The government moved to avoid inflaming tensions with its pro-Brexit backbenchers, by slapping down the idea that a transition deal, which the government hopes to strike within the next few weeks, would be open-ended.
“There will be an end-date included in the agreement,” a Downing Street spokesman said. A Cabinet minister told the Guardian any suggestion otherwise was “just paranoid or wishful thinking”.
The intervention came after a Whitehall position paper shared with EU member states yesterday appeared to leave open the possibility of an open-ended transition.
“The UK believes the period’s duration should be determined simply by how long it will take to prepare and implement the new processes and new systems that will underpin the future relationship,” the draft paper said.
“The UK agrees this points to a period of around two years, but wishes to discuss with the EU the assessment that supports its proposed end date”.
The EU had said that the transition period should end 21 months after Brexit day on March 29, 2019. During that period the UK will effectively remain a member of the single market and the customs union under the jurisdiction of the European court of justice, but without any say in the EU’s rules.
The EU’s chief negotiator, Michel Barnier, has claimed that December 31, 2020, is the most practical end date for the transition as it would dovetail with the end of the bloc’s seven-year budget and avoid the opening up of discussions on payments in addition to the UK’s £35bn-£39bn divorce settlement.
UK officials are insisting, however, that further talks are needed. They expect to finalise a non-extendable end date by the time of a meeting of EU leaders in Brussels at the end of March.
Earlier this month, Barnier told MEPs in Strasbourg that he believed the UK did not want to formally request a longer transition period because it was too politically toxic for the prime minister to open up debate at home on how much more Britain would need to pay.
The government is under pressure to give UK businesses as much time as possible to prepare for Brexit. When the the prime minister suggested in her Florence house speech that the transition between Brexit and a the future trading relationship would last “about two years”, the CBI lobbied Downing Street to keep the door open to a longer period of adaptation.
The UK position document, leaked in Brussels ahead of it being formally presented to the House of Commons, nevertheless suggests that on the terms of the transition period the positions of the UK and the EU are broadly in line.

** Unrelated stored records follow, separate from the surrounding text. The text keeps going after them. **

**src/rtl/argmax_out_stage.sv**
```systemverilog
// -----------------------------------------------------------------------------
// argmax_out_stage
//
// Streaming classifier head. Consumes vectors of M signed T-bit words over a
// valid/ready stream, tracks the running maximum, and presents one result per
// vector: the index and value of the largest word. Ties resolve to the lowest
// index because only a strictly greater word replaces the running best.
//
// Parameters
//   M     words per input vector (M >= 2)
//   T     word width, signed two's complement
//   logM  width of the index output
//
// Ports
//   clk      in   single clock, all state updates on posedge
//   reset    in   synchronous, active-high reset
//   s_valid  in   upstream word valid
//   s_ready  out  word can be accepted this cycle (combinational in m_ready)
//   data_in  in   signed input word
//   m_valid  out  result valid
//   m_ready  in   downstream accepts the result
//   idx_out  out  index (0..M-1) of the maximum word
//   max_out  out  signed value of the maximum word
// -----------------------------------------------------------------------------
module argmax_out_stage #(
  parameter int M    = 5,
  parameter int T    = 9,
  parameter int logM = $clog2(M)
) (
  input  logic                   clk,
  input  logic                   reset,
  input  logic                   s_valid,
  output logic                   s_ready,
  input  logic signed [T-1:0]    data_in,
  output logic                   m_valid,
  input  logic                   m_ready,
  output logic [logM-1:0]        idx_out,
  output logic signed [T-1:0]    max_out
);

  localparam logic [logM-1:0] LAST_IDX = logM'(M - 1);

  // Word position within the current vector.
  logic [logM-1:0]     r_cnt;
  // Running maximum of the words accepted so far in this vector.
  logic signed [T-1:0] r_best;
  logic [logM-1:0]     r_best_idx;
  // Result holding registers.
  logic                r_m_valid;
  logic [logM-1:0]     r_idx_out;
  logic signed [T-1:0] r_max_out;

  logic                w_last;
  logic                w_accept;
  logic                w_xfer;
  logic                w_take;
  logic signed [T-1:0] w_nxt_best;
  logic [logM-1:0]     w_nxt_idx;

  // True when the incoming word must become the new running best: always for
  // the first word of a vector, otherwise only when strictly greater. The
  // strict compare is what gives the lowest-index tie-break.
  function automatic logic take_word(input logic [logM-1:0]     cnt,
                                     input logic signed [T-1:0] word,
                                     input logic signed [T-1:0] best);
    return (cnt == '0) || (word > best);
  endfunction

  assign w_last   = (r_cnt == LAST_IDX);

  // Only the final word of a vector can stall, and only while the previous
  // result is still waiting; a same-cycle transfer frees the output registers
  // so the final word is accepted without a bubble.
  assign s_ready  = !reset && (!w_last || !r_m_valid || m_ready);

  assign w_accept = s_valid && s_ready;
  assign w_xfer   = r_m_valid && m_ready;

  assign w_take     = take_word(r_cnt, data_in, r_best);
  assign w_nxt_best = w_take ? data_in : r_best;
  // When the first word is taken r_cnt is zero, so r_cnt is the right index
  // in both take cases.
  assign w_nxt_idx  = w_take ? r_cnt : r_best_idx;

  always_ff @(posedge clk) begin
    if (reset) begin
      r_cnt      <= '0;
      r_best     <= '0;
      r_best_idx <= '0;
      r_m_valid  <= 1'b0;
      r_idx_out  <= '0;
      r_max_out  <= '0;
    end else begin
      if (w_accept) begin
        r_best     <= w_nxt_best;
        r_best_idx <= w_nxt_idx;
        r_cnt      <= w_last ? '0 : r_cnt + logM'(1);
      end

      // Final word: the compare including the current word goes straight to
      // the output registers. A simultaneous transfer of the old result is
      // covered here too, since m_valid simply stays high.
      if (w_accept && w_last) begin
        r_m_valid <= 1'b1;
        r_idx_out <= w_nxt_idx;
        r_max_out <= w_nxt_best;
      end else if (w_xfer) begin
        r_m_valid <= 1'b0;
      end
    end
  end

  assign m_valid = r_m_valid;
  assign idx_out = r_idx_out;
  assign max_out = r_max_out;

endmodule

```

Beyond the end date, there remain substantive differences, however. The paper demands a right during the transition period for the UK to rewrite the fishing quotas that apply to its fleet under the common fisheries policy, a move that will face resistance in Brussels.
Rather than include a “punishment clause” in any agreement, through which the UK could be sanctioned for infringing the terms of the transition, the UK’s document says a joint committee should be established to ensure problems that arise are dealt with “in good faith” by both sides.

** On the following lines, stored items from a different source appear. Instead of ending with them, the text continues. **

`config.mk`:
```
export PLATFORM = sky130hd
export DESIGN_NAME = dmem_arbiter
export DESIGN_NICKNAME = d
export VERILOG_FILES = /design/src/rtl/dmem_arb_pkg.sv /design/src/rtl/arb_rr2.sv /design/src/rtl/dmem_arbiter.sv
export SDC_FILE = /design/constraint.sdc
export NUM_CORES = 1
export LEC_CHECK = 0
export ABC_AREA = 1
export BUFFER_PORTS_ARGS = -buffer_cell sky130_fd_sc_hd__buf_2
export CELL_PAD_IN_SITES_DETAIL_PLACEMENT = 1
export CELL_PAD_IN_SITES_GLOBAL_PLACEMENT = 2
export CORE_ASPECT_RATIO = 1.5
export CORE_UTILIZATION = 19
export DETAILED_ROUTE_END_ITERATION = 12
export GPL_ROUTABILITY_DRIVEN = 0
export PLACE_DENSITY_LB_ADDON = 0.08
export SLEW_MARGIN = 10
export SYNTH_ARGS = -nofsm -noshare
export SYNTH_HDL_FRONTEND = slang
export SYNTH_SLANG_ARGS = --single-unit
```
`constraint.sdc`:
```
create_clock -name clock -period 1.6 [get_ports clock]
set_input_delay 0.16 -clock clock [delete_from_list [all_inputs] [get_ports clock]]
set_output_delay 0.16 -clock clock [all_outputs]
set_load 0.1 [all_outputs]
```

The UK is concerned about new laws that could do economic harm and wish to have a legal mechanism to resist such a scenario.
Downing Street also wants the right to opt in to future justice and home affairs policies and is questioning the EU’s insistence that sensitive information will not be shared with the UK as it is today.
The document does not make any demands over the rights of citizens who arrive during the transition period. However, speaking after prime minister’s questions yesterday, the prime minister’s spokesman reiterated that the government would not cave in to demands from the European commission, that EU citizens arriving during the transition period be granted the same rights as those already here.
“The people arriving after March 2019 arrive in different circumstances to people arriving before and can expect their rights to be different,” he said.